▸ ACTIVITY: The response must contain every line below in which "netlist" appears.

[Opening STUDY MATERIAL section]

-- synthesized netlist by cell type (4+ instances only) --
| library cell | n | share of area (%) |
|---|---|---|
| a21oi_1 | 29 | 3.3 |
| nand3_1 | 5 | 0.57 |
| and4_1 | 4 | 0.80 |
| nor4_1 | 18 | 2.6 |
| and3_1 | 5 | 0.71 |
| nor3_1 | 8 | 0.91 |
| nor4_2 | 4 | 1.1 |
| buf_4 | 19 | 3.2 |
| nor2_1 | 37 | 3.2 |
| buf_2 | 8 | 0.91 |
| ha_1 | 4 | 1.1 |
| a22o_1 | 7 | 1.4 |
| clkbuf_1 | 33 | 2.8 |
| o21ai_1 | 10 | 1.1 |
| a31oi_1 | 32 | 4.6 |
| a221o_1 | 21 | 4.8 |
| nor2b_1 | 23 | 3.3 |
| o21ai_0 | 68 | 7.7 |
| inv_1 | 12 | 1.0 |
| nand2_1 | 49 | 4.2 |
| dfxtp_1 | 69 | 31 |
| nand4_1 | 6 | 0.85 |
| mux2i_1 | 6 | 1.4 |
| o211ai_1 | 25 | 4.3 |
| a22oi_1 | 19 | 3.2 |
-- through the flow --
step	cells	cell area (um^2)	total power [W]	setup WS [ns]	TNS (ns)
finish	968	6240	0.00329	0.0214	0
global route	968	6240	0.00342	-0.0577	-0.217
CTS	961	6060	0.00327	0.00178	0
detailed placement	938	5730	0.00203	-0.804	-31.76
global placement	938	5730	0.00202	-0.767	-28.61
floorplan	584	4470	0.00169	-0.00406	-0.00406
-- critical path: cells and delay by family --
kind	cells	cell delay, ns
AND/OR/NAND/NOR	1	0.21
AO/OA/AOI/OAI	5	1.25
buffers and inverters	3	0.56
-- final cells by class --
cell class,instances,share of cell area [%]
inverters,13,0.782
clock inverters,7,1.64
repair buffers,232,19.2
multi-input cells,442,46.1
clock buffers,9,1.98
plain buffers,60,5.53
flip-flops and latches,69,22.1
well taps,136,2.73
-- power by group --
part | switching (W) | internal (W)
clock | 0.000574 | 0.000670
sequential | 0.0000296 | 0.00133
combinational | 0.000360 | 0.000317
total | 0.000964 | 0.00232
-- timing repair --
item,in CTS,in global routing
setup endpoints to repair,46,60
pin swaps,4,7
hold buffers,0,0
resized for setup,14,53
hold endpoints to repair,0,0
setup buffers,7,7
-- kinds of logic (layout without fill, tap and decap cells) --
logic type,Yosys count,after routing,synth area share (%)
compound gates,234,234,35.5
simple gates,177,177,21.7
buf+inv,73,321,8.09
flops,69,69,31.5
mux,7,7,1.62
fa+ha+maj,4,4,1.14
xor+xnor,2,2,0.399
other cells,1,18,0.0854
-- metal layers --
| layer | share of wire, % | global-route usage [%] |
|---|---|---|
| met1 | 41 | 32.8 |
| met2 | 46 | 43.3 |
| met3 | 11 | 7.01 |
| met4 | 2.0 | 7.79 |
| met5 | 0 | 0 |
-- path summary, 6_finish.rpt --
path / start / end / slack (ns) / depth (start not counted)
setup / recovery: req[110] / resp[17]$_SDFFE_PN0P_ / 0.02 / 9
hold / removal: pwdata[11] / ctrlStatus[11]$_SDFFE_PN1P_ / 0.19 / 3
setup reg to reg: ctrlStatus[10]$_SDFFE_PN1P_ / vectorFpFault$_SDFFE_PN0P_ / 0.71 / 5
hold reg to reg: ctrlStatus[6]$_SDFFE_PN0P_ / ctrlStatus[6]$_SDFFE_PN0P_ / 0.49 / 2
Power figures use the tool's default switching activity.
### src/verilog/lane_timer_defines.svh
// timing constants and reset values for the lane order and training timers
`ifndef LANE_TIMER_DEFINES_SVH
`define LANE_TIMER_DEFINES_SVH
`define CLK_PERIOD_NS        10
`define LOOPBACK_IDLE_NS     1000000
`define LOOPBACK_IDLE_SIM_NS 800
`define POLL_TS_COUNT        1024
`define POLL_TS_COUNT_SIM    48
`define CONFIG_IDLE_NS       2000000
`define CONFIG_IDLE_SIM_NS   1200
`define DETECT_QUIET_NS      12000000
`define DETECT_QUIET_SIM_NS  800
`define MEDIUM_STATE_NS      24000000
`define MEDIUM_STATE_SIM_NS  1600
`define LONG_STATE_NS        48000000
`define LONG_STATE_SIM_NS    3200
`define COMPLETION_NS        50000000
`define COMPLETION_SIM_NS    20000
`define LOOPBACK_MASTER_NS   100000000
`define LOOPBACK_MASTER_SIM_NS 4000
`define RESET_STEP_CYCLES    16
`endif

### src/verilog/lane_timer_pkg.sv
// types shared by the lane order and training timer block
package lane_timer_pkg;
  typedef enum logic [3:0] {
    RST_SERDES  = 4'h1,
    RST_PCS     = 4'h2,
    RST_CORE    = 4'h4,
    RST_DONE    = 4'h8
  } reset_state_t;
endpackage
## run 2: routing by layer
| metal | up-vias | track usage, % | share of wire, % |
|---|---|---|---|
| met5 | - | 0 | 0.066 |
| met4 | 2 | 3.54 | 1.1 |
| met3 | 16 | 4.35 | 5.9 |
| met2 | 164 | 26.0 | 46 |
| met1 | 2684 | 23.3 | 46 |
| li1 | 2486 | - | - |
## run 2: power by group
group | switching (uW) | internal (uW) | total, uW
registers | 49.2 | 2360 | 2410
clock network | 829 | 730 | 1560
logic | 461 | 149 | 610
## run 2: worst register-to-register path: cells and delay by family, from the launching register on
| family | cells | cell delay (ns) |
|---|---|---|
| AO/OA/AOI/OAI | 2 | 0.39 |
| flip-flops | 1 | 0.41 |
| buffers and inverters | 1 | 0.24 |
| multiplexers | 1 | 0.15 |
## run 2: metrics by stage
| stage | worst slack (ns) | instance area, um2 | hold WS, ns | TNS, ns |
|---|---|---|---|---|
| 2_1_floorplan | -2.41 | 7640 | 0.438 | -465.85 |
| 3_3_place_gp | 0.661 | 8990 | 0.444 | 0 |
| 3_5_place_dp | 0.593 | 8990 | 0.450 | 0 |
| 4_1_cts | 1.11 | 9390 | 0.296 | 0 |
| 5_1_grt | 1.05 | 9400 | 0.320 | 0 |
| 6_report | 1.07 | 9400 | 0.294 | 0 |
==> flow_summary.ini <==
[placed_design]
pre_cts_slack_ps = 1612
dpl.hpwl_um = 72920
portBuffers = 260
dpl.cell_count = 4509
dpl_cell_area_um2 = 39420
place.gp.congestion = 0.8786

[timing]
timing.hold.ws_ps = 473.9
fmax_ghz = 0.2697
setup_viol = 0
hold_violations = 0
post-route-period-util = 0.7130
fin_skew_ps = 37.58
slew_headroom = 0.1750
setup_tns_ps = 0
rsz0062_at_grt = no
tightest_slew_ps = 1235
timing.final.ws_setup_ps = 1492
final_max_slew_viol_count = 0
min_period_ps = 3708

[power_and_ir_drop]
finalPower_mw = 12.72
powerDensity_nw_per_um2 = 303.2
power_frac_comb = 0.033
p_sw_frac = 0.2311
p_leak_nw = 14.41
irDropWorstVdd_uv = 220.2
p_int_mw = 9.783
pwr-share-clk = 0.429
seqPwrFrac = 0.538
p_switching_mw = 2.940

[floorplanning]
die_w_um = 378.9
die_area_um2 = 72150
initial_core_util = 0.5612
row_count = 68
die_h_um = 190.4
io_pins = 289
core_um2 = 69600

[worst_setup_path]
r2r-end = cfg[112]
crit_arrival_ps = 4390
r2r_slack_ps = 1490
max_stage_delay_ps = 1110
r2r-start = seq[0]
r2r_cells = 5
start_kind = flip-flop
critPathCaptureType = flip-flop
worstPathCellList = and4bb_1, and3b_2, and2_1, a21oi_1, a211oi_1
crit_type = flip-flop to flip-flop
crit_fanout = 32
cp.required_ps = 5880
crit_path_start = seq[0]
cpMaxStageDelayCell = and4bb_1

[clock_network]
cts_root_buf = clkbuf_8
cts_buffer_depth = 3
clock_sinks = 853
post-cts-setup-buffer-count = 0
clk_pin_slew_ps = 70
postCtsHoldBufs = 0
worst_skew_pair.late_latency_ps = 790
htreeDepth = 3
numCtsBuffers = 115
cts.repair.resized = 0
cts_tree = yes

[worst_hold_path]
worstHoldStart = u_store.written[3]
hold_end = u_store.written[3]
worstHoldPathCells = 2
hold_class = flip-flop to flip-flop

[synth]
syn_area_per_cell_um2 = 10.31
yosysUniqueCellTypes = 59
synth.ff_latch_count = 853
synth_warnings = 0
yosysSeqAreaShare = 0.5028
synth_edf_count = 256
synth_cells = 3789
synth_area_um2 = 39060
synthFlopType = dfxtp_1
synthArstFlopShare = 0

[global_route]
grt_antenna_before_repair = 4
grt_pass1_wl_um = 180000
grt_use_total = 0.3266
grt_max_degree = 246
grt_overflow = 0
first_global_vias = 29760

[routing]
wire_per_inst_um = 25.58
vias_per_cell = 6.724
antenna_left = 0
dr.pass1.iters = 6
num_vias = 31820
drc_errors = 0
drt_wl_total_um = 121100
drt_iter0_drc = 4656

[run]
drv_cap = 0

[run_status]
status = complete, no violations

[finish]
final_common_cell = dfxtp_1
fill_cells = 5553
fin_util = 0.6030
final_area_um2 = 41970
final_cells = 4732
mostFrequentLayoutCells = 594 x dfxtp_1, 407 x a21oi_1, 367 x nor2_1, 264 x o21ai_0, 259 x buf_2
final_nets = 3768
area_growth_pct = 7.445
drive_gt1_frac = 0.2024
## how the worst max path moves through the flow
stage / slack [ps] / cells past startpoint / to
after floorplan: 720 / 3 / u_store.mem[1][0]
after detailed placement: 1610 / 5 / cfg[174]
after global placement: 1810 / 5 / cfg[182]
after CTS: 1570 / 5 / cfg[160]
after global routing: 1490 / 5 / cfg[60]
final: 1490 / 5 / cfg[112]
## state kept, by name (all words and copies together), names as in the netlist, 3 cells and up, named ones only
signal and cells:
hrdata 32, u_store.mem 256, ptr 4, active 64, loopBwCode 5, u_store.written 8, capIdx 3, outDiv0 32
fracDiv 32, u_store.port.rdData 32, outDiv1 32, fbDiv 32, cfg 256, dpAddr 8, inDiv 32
<file path="src/ifd_consts.vh">
/*
 Field positions, format codes and half word counts for the instruction
 format decoder. Assumes instructions arrive left-justified in a
 48-bit word, instruction bit 0 being word bit 47.
*/
`ifndef IFD_CONSTS_VH
`define IFD_CONSTS_VH

// Field positions in the 48-bit left-justified word
`define IFD_OP_HI 47
`define IFD_OP_LO 40
`define IFD_R1_HI 39
`define IFD_R1_LO 36
`define IFD_R2_HI 35
`define IFD_R2_LO 32
`define IFD_B_HI 31
`define IFD_B_LO 28
`define IFD_D_HI 27
`define IFD_D_LO 16
`define IFD_SSB2_HI 15
`define IFD_SSB2_LO 12
`define IFD_SSD2_HI 11
`define IFD_SSD2_LO 0

// Op code class bits and the index into class masks
`define IFD_CLASS_HI 7
`define IFD_CLASS_LO 6
`define IFD_SUB_HI 5
`define IFD_SUB_LO 0
`define IFD_CLASS_RR 2'h0
`define IFD_CLASS_RX 2'h1
`define IFD_CLASS_RS_SI 2'h2

// Format codes
`define IFD_FMT_RR 3'h0
`define IFD_FMT_RX 3'h1
`define IFD_FMT_RS 3'h2
`define IFD_FMT_SI 3'h3
`define IFD_FMT_SS 3'h4

// Half word counts per format
`define IFD_HW_ONE 2'h1
`define IFD_HW_TWO 2'h2
`define IFD_HW_THREE 2'h3

// Relocation offset position in the relocation register
`define IFD_RELOC_HI 11
`define IFD_RELOC_LO 0

// Register number meaning a zero base or index
`define IFD_REG_ZERO 4'h0

`endif

</file>
<file path="src/ifd_addr_adder.v">
/*
 Operand address adder: displacement plus base, index and relocation.
 Assumes operand values arrive stable within one cycle; purely
 combinational, the caller registers the sum.
*/
`timescale 1ns/1ps
`include "ifd_consts.vh"

module ifd_addr_adder #(
  parameter AW = 24
) (
  input wire [11:0] disp_in,
  input wire [31:0] base_data_in,
  input wire [31:0] index_data_in,
  input wire base_zero_in,
  input wire index_zero_in,
  input wire [11:0] reloc_in,
  input wire reloc_en_in,
  output wire [AW-1:0] sum_out
);

  wire [AW-1:0] base_val;
  wire [AW-1:0] index_val;
  wire [AW-1:0] reloc_val;
  wire [AW-1:0] disp_val;

  assign base_val = base_zero_in ? {AW{1'b0}} : base_data_in[AW-1:0];
  assign index_val = index_zero_in ? {AW{1'b0}} : index_data_in[AW-1:0];
  assign reloc_val = reloc_en_in ? {{(AW-12){1'b0}}, reloc_in}
                                 : {AW{1'b0}};
  assign disp_val = {{(AW-12){1'b0}}, disp_in};
  assign sum_out = disp_val + base_val + index_val + reloc_val;

endmodule // ifd_addr_adder

</file>
<file path="src/ifd_decoder.v">
/*
 Instruction format decoder: splits fields, checks privilege, sizes
 the instruction, forms operand addresses and walks variable-length
 operands byte by byte. Assumes the register file answers base and
 index contents combinationally during the cycle dec_valid_out is high,
 and that fetch holds further instructions while busy_out is high.
*/
`timescale 1ns/1ps
`include "ifd_consts.vh"

//////////////////////////////////////////////////////////////////////
module ifd_decoder #(
  parameter AW = 24,
  parameter [255:0] PRIV_OPS = 256'h0,
  parameter [63:0] SI_OPS = 64'h0,
  parameter [63:0] IMM_RR_OPS = 64'h0,
  parameter [63:0] FPR_OPS = 64'h0,
  parameter [7:0] BCR_OP = 8'h07,
  parameter [7:0] LA_OP = 8'h41
) (
  input wire ref_clk_in,
  input wire rst_in,
  input wire instr_valid_in,
  input wire [47:0] instr_in,
  input wire [AW-1:0] instr_addr_in,
  input wire supervisor_in,
  input wire [19:0] reloc_reg_in,
  input wire reloc_en_in,
  input wire [31:0] base_data_in,
  input wire [31:0] index_data_in,
  output reg busy_out,
  output reg dec_valid_out,
  output reg [7:0] opcode_out,
  output reg [2:0] format_out,
  output reg [1:0] halfwords_out,
  output reg [AW-1:0] next_fetch_addr_out,
  output reg fetch_align_err_out,
  output reg priv_exc_out,
  output reg [3:0] first_operand_reg_out,
  output reg [3:0] second_operand_reg_out,
  output reg fpr_sel_out,
  output reg [3:0] branch_mask_field_out,
  output reg mask_valid_out,
  output reg [7:0] immediate_byte_field_out,
  output reg imm_valid_out,
  output reg [3:0] index_reg_field_out,
  output reg [3:0] base_reg_field_out,
  output reg [11:0] displacement_field_out,
  output reg [3:0] result_reg_out,
  output reg result_valid_out,
  output reg addr_valid_out,
  output reg [AW-1:0] addr_out,
  output reg mem_access_out,
  output reg la_write_out,
  output reg [3:0] la_reg_out,
  output reg [31:0] la_data_out,
  output reg byte_valid_out,
  output reg [AW-1:0] byte_addr_out,
  output reg byte_last_out,
  output reg [8:0] oper_len_out
);

  localparam ST_IDLE = 2'h0;
  localparam ST_ADDR = 2'h1;
  localparam ST_WALK = 2'h2;

  //////////////////////////////////////////////////////////////////////
  // Decode functions

  function [2:0] ifd_fmt;
    input [7:0] op;
    begin
      case (op[`IFD_CLASS_HI:`IFD_CLASS_LO])
        `IFD_CLASS_RR: ifd_fmt = `IFD_FMT_RR;
        `IFD_CLASS_RX: ifd_fmt = `IFD_FMT_RX;
        `IFD_CLASS_RS_SI:
          ifd_fmt = SI_OPS[op[`IFD_SUB_HI:`IFD_SUB_LO]] ? `IFD_FMT_SI
                                                      : `IFD_FMT_RS;
        default: ifd_fmt = `IFD_FMT_SS;
      endcase
    end
  endfunction

  function [1:0] ifd_hw;
    input [2:0] fmt;
    begin
      case (fmt)
        `IFD_FMT_RR: ifd_hw = `IFD_HW_ONE;
        `IFD_FMT_SS: ifd_hw = `IFD_HW_THREE;
        default: ifd_hw = `IFD_HW_TWO;
      endcase
    end
  endfunction

  //////////////////////////////////////////////////////////////////////
  // Field split

  wire [7:0] op_w;
  wire [2:0] fmt_w;
  wire [1:0] hw_w;
  wire accept_w;
  wire priv_ok_w;
  wire [AW-1:0] sum_w;
  wire [AW-1:0] fetch_base_w;
  wire is_rr_w;

  assign op_w = instr_in[`IFD_OP_HI:`IFD_OP_LO];
  assign fmt_w = ifd_fmt(op_w);
  assign hw_w = ifd_hw(fmt_w);
  assign is_rr_w = (fmt_w == `IFD_FMT_RR);
  // Requests during a byte walk are ignored, not queued
  assign accept_w = instr_valid_in & ~busy_out;
  assign priv_ok_w = supervisor_in | ~PRIV_OPS[op_w];
  assign fetch_base_w = {instr_addr_in[AW-1:1], 1'b0};

  //////////////////////////////////////////////////////////////////////
  // Address adder

  reg [11:0] add_disp_reg;
  reg add_index_zero_reg;
  reg add_base_zero_reg;
  reg add_ss_reg;
  reg add_la_reg;
  reg add_mem_reg;
  reg [7:0] add_len_reg;
  reg [1:0] state_reg;
  reg [1:0] state_next;

  ifd_addr_adder #(
    .AW(AW)
  ) u_adder (
    .disp_in(add_disp_reg),
    .base_data_in(base_data_in),
    .index_data_in(index_data_in),
    .base_zero_in(add_base_zero_reg),
    .index_zero_in(add_index_zero_reg),
    .reloc_in(reloc_reg_in[`IFD_RELOC_HI:`IFD_RELOC_LO]),
    .reloc_en_in(reloc_en_in),
    .sum_out(sum_w)
  );

  //////////////////////////////////////////////////////////////////////
  // Sequencer states

  reg [7:0] walk_cnt_reg;

  always @*
  begin
    state_next = state_reg;
    case (state_reg)
      ST_IDLE:
        if (accept_w && priv_ok_w && !is_rr_w)
          state_next = ST_ADDR;
      ST_ADDR:
        state_next = add_ss_reg ? ST_WALK : ST_IDLE;
      ST_WALK:
        if (walk_cnt_reg == 8'h00)
          state_next = ST_IDLE;
      default:
        state_next = ST_IDLE;
    endcase
  end

  //////////////////////////////////////////////////////////////////////
  // Decode stage

  always @(posedge ref_clk_in)
  begin
    if (rst_in)
    begin
      state_reg <= ST_IDLE;
      busy_out <= 1'b0;
      dec_valid_out <= 1'b0;
      opcode_out <= 8'h00;
      format_out <= `IFD_FMT_RR;
      halfwords_out <= 2'h0;
      next_fetch_addr_out <= {AW{1'b0}};
      fetch_align_err_out <= 1'b0;
      priv_exc_out <= 1'b0;
      first_operand_reg_out <= 4'h0;
      second_operand_reg_out <= 4'h0;
      fpr_sel_out <= 1'b0;
      branch_mask_field_out <= 4'h0;
      mask_valid_out <= 1'b0;
      immediate_byte_field_out <= 8'h00;
      imm_valid_out <= 1'b0;
      index_reg_field_out <= 4'h0;
      base_reg_field_out <= 4'h0;
      displacement_field_out <= 12'h000;
      result_reg_out <= 4'h0;
      result_valid_out <= 1'b0;
      add_disp_reg <= 12'h000;
      add_index_zero_reg <= 1'b1;
      add_base_zero_reg <= 1'b1;
      add_ss_reg <= 1'b0;
      add_la_reg <= 1'b0;
      add_mem_reg <= 1'b0;
      add_len_reg <= 8'h00;
    end
    else
    begin
      state_reg <= state_next;
      busy_out <= (state_next != ST_IDLE);
      dec_valid_out <= accept_w & priv_ok_w;
      priv_exc_out <= accept_w & ~priv_ok_w;
      mask_valid_out <= 1'b0;
      imm_valid_out <= 1'b0;
      result_valid_out <= 1'b0;
      if (accept_w)
      begin
        opcode_out <= op_w;
        format_out <= fmt_w;
        halfwords_out <= hw_w;
        fetch_align_err_out <= instr_addr_in[0];
        next_fetch_addr_out <= fetch_base_w + {{(AW-3){1'b0}}, hw_w, 1'b0};
        first_operand_reg_out <= instr_in[`IFD_R1_HI:`IFD_R1_LO];
        second_operand_reg_out <= instr_in[`IFD_R2_HI:`IFD_R2_LO];
        index_reg_field_out <= instr_in[`IFD_R2_HI:`IFD_R2_LO];
        base_reg_field_out <= instr_in[`IFD_B_HI:`IFD_B_LO];
        displacement_field_out <= instr_in[`IFD_D_HI:`IFD_D_LO];
        branch_mask_field_out <= instr_in[`IFD_R1_HI:`IFD_R1_LO];
        immediate_byte_field_out <= instr_in[`IFD_R1_HI:`IFD_R2_LO];
        fpr_sel_out <= (fmt_w == `IFD_FMT_RR || fmt_w == `IFD_FMT_RX) &&
                       FPR_OPS[op_w[`IFD_SUB_HI:`IFD_SUB_LO]];
        // branch mask only for this op
        mask_valid_out <= priv_ok_w && is_rr_w && (op_w == BCR_OP);
        imm_valid_out <= priv_ok_w && is_rr_w &&
                         IMM_RR_OPS[op_w[`IFD_SUB_HI:`IFD_SUB_LO]];
        result_reg_out <= instr_in[`IFD_R1_HI:`IFD_R1_LO];
        result_valid_out <= priv_ok_w && (fmt_w == `IFD_FMT_RX);
        add_disp_reg <= instr_in[`IFD_D_HI:`IFD_D_LO];
        add_base_zero_reg <=
          (instr_in[`IFD_B_HI:`IFD_B_LO] == `IFD_REG_ZERO);
        // Only the indexed format carries an index term
        add_index_zero_reg <= (fmt_w != `IFD_FMT_RX) ||
          (instr_in[`IFD_R2_HI:`IFD_R2_LO] == `IFD_REG_ZERO);
        add_ss_reg <= (fmt_w == `IFD_FMT_SS);
        add_la_reg <= (op_w == LA_OP);
        add_mem_reg <= (op_w != LA_OP);
        add_len_reg <= instr_in[`IFD_R1_HI:`IFD_R2_LO];
      end
    end
  end

  //////////////////////////////////////////////////////////////////////
  // Address stage

  always @(posedge ref_clk_in)
  begin
    if (rst_in)
    begin
      addr_valid_out <= 1'b0;
      addr_out <= {AW{1'b0}};
      mem_access_out <= 1'b0;
      la_write_out <= 1'b0;
      la_reg_out <= 4'h0;
      la_data_out <= 32'h00000000;
      oper_len_out <= 9'h000;
    end
    else
    begin
      addr_valid_out <= (state_reg == ST_ADDR);
      mem_access_out <= (state_reg == ST_ADDR) & add_mem_reg;
      la_write_out <= (state_reg == ST_ADDR) & add_la_reg;
      if (state_reg == ST_ADDR)
      begin
        addr_out <= sum_w;
        la_reg_out <= first_operand_reg_out;
        la_data_out <= {{(32-AW){1'b0}}, sum_w};
        // length byte plus one, up to 256
        oper_len_out <= {1'b0, add_len_reg} + 9'h001;
      end
    end
  end

  //////////////////////////////////////////////////////////////////////
  // Variable-length byte walk

  // No alignment check: operands may start on any byte
  always @(posedge ref_clk_in)
  begin
    if (rst_in)
    begin
      walk_cnt_reg <= 8'h00;
      byte_valid_out <= 1'b0;
      byte_addr_out <= {AW{1'b0}};
      byte_last_out <= 1'b0;
    end
    else
    begin
      byte_valid_out <= (state_reg == ST_WALK);
      byte_last_out <= (state_reg == ST_WALK) && (walk_cnt_reg == 8'h00);
      if (state_reg == ST_ADDR)
      begin
        walk_cnt_reg <= add_len_reg;
        byte_addr_out <= sum_w;
      end
      else if (state_reg == ST_WALK)
      begin
        walk_cnt_reg <= walk_cnt_reg - 8'h01;
        if (byte_valid_out)
          byte_addr_out <= byte_addr_out + {{(AW-1){1'b0}}, 1'b1};
      end
    end
  end

endmodule // ifd_decoder

</file>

[Closing STUDY MATERIAL section]

▸ REPLY:
-- synthesized netlist by cell type (4+ instances only) --
## state kept, by name (all words and copies together), names as in the netlist, 3 cells and up, named ones only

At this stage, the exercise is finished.